Information
================================

--- config.mk ---
export PLATFORM = sky130hd
export DESIGN_NAME = flash_status_gen
export DESIGN_NICKNAME = d
export VERILOG_FILES = /design/src/rtl/flash_status_gen.sv
export SDC_FILE = /design/constraint.sdc
export NUM_CORES = 1
export LEC_CHECK = 0
export BUFFER_PORTS_ARGS = -buffer_cell sky130_fd_sc_hd__buf_2
export CAP_MARGIN = 20
export CORE_ASPECT_RATIO = 2
export CORE_MARGIN = 2
export CORE_UTILIZATION = 50
export CTS_CLUSTER_DIAMETER = 40
export DETAILED_ROUTE_END_ITERATION = 8
export PLACE_DENSITY = 0.76
export SLEW_MARGIN = 40
export SYNTH_ARGS = -nofsm -noshare
export SYNTH_HDL_FRONTEND = slang
export SYNTH_SLANG_ARGS = --single-unit
--- constraint.sdc ---
create_clock -name clk -period 2 [get_ports clk]
set_input_delay 0.5 -clock clk [delete_from_list [all_inputs] [get_ports clk]]
set_output_delay 0.5 -clock clk [all_outputs]
set_load 0.02 [all_outputs]
--- src/rtl/flash_status_gen.sv ---
module flash_status_gen #(
  parameter int AW        = 8,
  parameter int SW        = 2,
  parameter int CLK_MHZ   = 2,
  parameter int PROG_CYC  = 10,
  parameter int ERASE_CYC = 30
) (
  input  logic              clk,
  input  logic              rst_n,
  input  logic              cmd_done,
  input  logic [1:0]        op,
  input  logic [AW-1:0]     cmd_addr,
  input  logic [7:0]        cmd_data,
  input  logic [(1<<SW)-1:0] prot_map,
  input  logic              susp_req,
  input  logic              fault_inj,
  input  logic              rd_en,
  input  logic [AW-1:0]     rd_addr,
  input  logic [7:0]        arr_data,
  output logic [7:0]        rd_data
);
  localparam int NS   = 1 << SW;
  localparam int PP   = 2 * CLK_MHZ;
  localparam int PE   = 100 * CLK_MHZ;
  localparam int M1   = (PROG_CYC > PP) ? PROG_CYC : PP;
  localparam int M2   = (ERASE_CYC > PE) ? ERASE_CYC : PE;
  localparam int MAXC = (M1 > M2) ? M1 : M2;
  localparam int CW   = $clog2(MAXC + 1);

  logic          pact, pprot, pflt;
  logic [CW-1:0] pcnt;
  logic [AW-1:0] pa;
  logic [7:0]    pdat;
  logic          eact, eprot, eflt;
  logic [CW-1:0] ecnt;
  logic [NS-1:0] esel, rer;
  logic          tmo;
  logic          rp_v;
  logic [AW-1:0] rp_a;
  logic [7:0]    rp_d;
  logic [7:0]    stat;

  wire [SW-1:0] csec = cmd_addr[AW-1 -: SW];
  wire [SW-1:0] rsec = rd_addr[AW-1 -: SW];
  wire [SW-1:0] psec = rp_a[AW-1 -: SW];

  wire esusp = eact && !eprot && (susp_req || pact);
  wire erun  = eact && !esusp;
  wire pgo   = cmd_done && (op == 2'b01) && !pact && (!eact || esusp);
  wire ego   = cmd_done && op[1] && !pact && !eact;

  wire [NS-1:0] sel_n   = op[0] ? {NS{1'b1}} : (NS'(1) << csec);
  wire [NS-1:0] sel_up  = sel_n & ~prot_map;
  wire          all_prt = (sel_up == '0);

  wire [CW-1:0] plim = pprot ? CW'(PP - 1) : CW'(PROG_CYC - 1);
  wire [CW-1:0] elim = eprot ? CW'(PE - 1) : CW'(ERASE_CYC - 1);
  wire pend = pact && (pcnt == plim);
  wire eend = erun && (ecnt == elim);

  always_ff @(posedge clk) begin
    if (!rst_n) begin
      pact <= 1'b0; pprot <= 1'b0; pflt <= 1'b0; pcnt <= '0;
      pa <= '0; pdat <= '0;
      eact <= 1'b0; eprot <= 1'b0; eflt <= 1'b0; ecnt <= '0;
      esel <= '0; rer <= '0; tmo <= 1'b0;
      rp_v <= 1'b0; rp_a <= '0; rp_d <= '0;
    end else begin
      if (pgo) begin
        pact  <= 1'b1;
        pcnt  <= '0;
        pa    <= cmd_addr;
        pdat  <= cmd_data;
        pprot <= prot_map[csec];
        pflt  <= fault_inj && !prot_map[csec];
      end else if (pact) begin
        if (pend) begin
          if (pflt) tmo <= 1'b1;
          else begin
            pact <= 1'b0;
            if (!pprot) begin
              rp_v <= 1'b1;
              rp_a <= pa;
              rp_d <= pdat;
            end
          end
        end else pcnt <= pcnt + 1'b1;
      end

      if (ego) begin
        eact  <= 1'b1;
        ecnt  <= '0;
        esel  <= sel_up;
        eprot <= all_prt;
        eflt  <= fault_inj && !all_prt;
      end else if (erun) begin
        if (eend) begin
          if (eflt) tmo <= 1'b1;
          else begin
            eact <= 1'b0;
            if (!eprot) begin
              rer <= rer | esel;
              if (esel[psec]) rp_v <= 1'b0;
            end
          end
        end else ecnt <= ecnt + 1'b1;
      end
    end
  end

  always_comb begin
    if (pact)                                    stat = {~pdat[7], 1'b0, tmo, 5'b0};
    else if (erun)                               stat = {2'b00, tmo, 5'b0};
    else if (esusp && esel[rsec])                stat = 8'h80;
    else if (rp_v && rp_a == rd_addr)            stat = rp_d;
    else if (rer[rsec])                          stat = 8'hFF;
    else                                         stat = arr_data;
  end

  always_ff @(posedge clk) begin
    if (!rst_n)     rd_data <= 8'h00;
    else if (rd_en) rd_data <= stat;
  end
endmodule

================================

Would you retype exactly the lines above, from the line with "wire [SW-1:0] rsec = rd_addr[AW-1 -: SW];" to the line with "wire eend = erun && (ecnt == elim);", with both end lines kept and nothing more?

Your response
  wire [SW-1:0] rsec = rd_addr[AW-1 -: SW];
  wire [SW-1:0] psec = rp_a[AW-1 -: SW];

  wire esusp = eact && !eprot && (susp_req || pact);
  wire erun  = eact && !esusp;
  wire pgo   = cmd_done && (op == 2'b01) && !pact && (!eact || esusp);
  wire ego   = cmd_done && op[1] && !pact && !eact;

  wire [NS-1:0] sel_n   = op[0] ? {NS{1'b1}} : (NS'(1) << csec);
  wire [NS-1:0] sel_up  = sel_n & ~prot_map;
  wire          all_prt = (sel_up == '0);

  wire [CW-1:0] plim = pprot ? CW'(PP - 1) : CW'(PROG_CYC - 1);
  wire [CW-1:0] elim = eprot ? CW'(PE - 1) : CW'(ERASE_CYC - 1);
  wire pend = pact && (pcnt == plim);
  wire eend = erun && (ecnt == elim);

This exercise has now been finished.